同社は、半導体受託製造で中国最大手だ。米中貿易戦争で注目された中国の産業育成策「中国製造2025」で半導体の国産化推進を掲げたが、SMICはその戦略を支える重要企業のひとつだ。そのため市場は過熱し、初日の取引は公開価格の3倍超で終了。調達額は460億元(約7千億円)を上回るといい、香港紙の明報(電子版)は「科創板が再び市場の注目を受けた」と指摘した。
科創板の創設は、習氏が2018年11月の「中国国際輸入博覧会」で表明した。当時は貿易戦争の最中で、国内ハイテク産業の育成を支援する「国策市場」だと市場関係者は受け止めた。その後、19年7月22日に25銘柄で開始。当初は取引が過熱したが、昨年秋頃には売買代金が減少するなど熱気が冷め、市場の将来性を懸念する声も出た。
同市場が再び存在感を高めるようになったのは、新型コロナウイルス蔓延(まんえん)後に米中対立が再び激化したためだ。米国では、華為技術(ファーウェイ)など中国ハイテク企業を排除する動きがあり、金融市場でも中国企業を念頭に置いた規制強化が進む。明報は「中米ハイテク戦争が科創板の二度目の春をもたらした」との見方を示す。
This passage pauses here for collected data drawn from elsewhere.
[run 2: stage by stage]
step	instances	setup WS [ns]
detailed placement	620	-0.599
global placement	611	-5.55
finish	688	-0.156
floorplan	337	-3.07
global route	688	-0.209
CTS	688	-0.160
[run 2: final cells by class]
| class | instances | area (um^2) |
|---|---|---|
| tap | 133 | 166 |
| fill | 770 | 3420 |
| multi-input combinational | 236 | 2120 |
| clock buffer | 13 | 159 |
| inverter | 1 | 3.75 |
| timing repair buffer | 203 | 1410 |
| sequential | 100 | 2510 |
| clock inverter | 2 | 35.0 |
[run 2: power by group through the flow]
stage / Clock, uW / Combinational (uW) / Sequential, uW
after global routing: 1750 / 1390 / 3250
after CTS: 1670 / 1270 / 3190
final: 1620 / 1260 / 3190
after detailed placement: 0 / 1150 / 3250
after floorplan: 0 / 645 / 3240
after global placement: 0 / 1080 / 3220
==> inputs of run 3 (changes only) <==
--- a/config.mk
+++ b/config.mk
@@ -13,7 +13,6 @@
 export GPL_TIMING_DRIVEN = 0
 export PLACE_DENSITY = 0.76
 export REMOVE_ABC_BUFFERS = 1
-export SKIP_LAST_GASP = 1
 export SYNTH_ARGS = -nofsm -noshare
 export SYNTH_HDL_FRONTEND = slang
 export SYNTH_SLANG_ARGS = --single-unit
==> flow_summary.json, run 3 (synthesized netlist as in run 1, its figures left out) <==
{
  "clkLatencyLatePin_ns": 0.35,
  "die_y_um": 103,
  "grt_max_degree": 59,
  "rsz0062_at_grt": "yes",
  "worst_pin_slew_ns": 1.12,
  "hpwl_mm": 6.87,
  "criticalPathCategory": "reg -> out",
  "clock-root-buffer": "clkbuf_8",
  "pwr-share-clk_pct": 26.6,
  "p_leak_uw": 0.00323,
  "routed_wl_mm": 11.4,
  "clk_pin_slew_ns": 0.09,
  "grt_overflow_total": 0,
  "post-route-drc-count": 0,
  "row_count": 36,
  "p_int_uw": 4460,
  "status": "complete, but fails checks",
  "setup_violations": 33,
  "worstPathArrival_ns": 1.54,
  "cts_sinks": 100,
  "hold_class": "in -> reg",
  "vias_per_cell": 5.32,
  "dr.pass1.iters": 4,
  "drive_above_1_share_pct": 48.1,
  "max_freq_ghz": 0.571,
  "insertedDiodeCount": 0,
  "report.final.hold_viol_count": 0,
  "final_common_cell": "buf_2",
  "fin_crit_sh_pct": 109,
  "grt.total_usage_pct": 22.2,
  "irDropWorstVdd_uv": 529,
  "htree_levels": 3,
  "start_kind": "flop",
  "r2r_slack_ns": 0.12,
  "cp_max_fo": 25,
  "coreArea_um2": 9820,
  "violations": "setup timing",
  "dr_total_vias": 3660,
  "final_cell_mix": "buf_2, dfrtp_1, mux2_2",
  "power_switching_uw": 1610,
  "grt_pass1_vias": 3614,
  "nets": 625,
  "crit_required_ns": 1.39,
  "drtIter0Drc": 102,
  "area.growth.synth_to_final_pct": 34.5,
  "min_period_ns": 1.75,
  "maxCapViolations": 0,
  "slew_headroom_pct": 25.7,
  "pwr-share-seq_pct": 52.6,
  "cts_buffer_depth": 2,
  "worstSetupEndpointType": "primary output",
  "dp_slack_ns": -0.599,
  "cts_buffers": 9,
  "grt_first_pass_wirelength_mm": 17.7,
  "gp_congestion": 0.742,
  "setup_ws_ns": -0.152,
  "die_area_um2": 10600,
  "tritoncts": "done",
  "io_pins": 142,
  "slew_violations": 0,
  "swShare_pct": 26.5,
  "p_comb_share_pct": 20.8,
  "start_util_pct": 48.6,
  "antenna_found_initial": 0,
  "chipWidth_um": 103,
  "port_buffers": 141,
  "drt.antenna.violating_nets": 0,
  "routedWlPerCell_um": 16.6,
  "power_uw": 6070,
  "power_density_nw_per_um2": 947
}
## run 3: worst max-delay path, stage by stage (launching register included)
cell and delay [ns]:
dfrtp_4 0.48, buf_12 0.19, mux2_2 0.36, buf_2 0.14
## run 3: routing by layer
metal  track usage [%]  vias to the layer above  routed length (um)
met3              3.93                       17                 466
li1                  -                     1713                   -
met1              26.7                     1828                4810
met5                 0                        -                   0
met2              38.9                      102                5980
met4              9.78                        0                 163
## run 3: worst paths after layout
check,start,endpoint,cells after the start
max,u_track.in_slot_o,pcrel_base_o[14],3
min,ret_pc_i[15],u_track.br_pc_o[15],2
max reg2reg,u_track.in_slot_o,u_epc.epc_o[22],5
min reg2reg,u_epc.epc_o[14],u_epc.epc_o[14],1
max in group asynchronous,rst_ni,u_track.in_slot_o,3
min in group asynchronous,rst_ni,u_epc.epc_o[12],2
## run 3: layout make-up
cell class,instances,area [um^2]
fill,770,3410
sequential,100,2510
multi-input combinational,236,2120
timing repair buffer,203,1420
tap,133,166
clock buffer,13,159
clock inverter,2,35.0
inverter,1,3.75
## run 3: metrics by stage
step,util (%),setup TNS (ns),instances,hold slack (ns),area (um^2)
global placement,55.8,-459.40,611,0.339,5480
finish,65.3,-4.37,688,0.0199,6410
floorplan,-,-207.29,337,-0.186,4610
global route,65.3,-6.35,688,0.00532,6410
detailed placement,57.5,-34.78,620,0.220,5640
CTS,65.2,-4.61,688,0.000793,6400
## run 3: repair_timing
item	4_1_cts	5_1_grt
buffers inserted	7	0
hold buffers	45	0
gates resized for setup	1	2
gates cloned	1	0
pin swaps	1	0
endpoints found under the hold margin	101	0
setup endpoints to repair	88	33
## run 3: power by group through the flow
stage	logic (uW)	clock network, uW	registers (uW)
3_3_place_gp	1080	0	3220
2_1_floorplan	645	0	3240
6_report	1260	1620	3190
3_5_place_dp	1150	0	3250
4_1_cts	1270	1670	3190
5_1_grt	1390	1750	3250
科創板に上場したSMICは昨年に米国上場を廃止していた。米上場の中国企業が香港証券取引所へ相次いで重複上場しているが、中国本土市場への上場も進むとみられる。科創板の上場企業数は今月17日までに130社となっているが、中国自動車大手の吉利汽車など上場予備軍が並ぶ。国を後ろ盾に中国企業を集めていくものとみられる。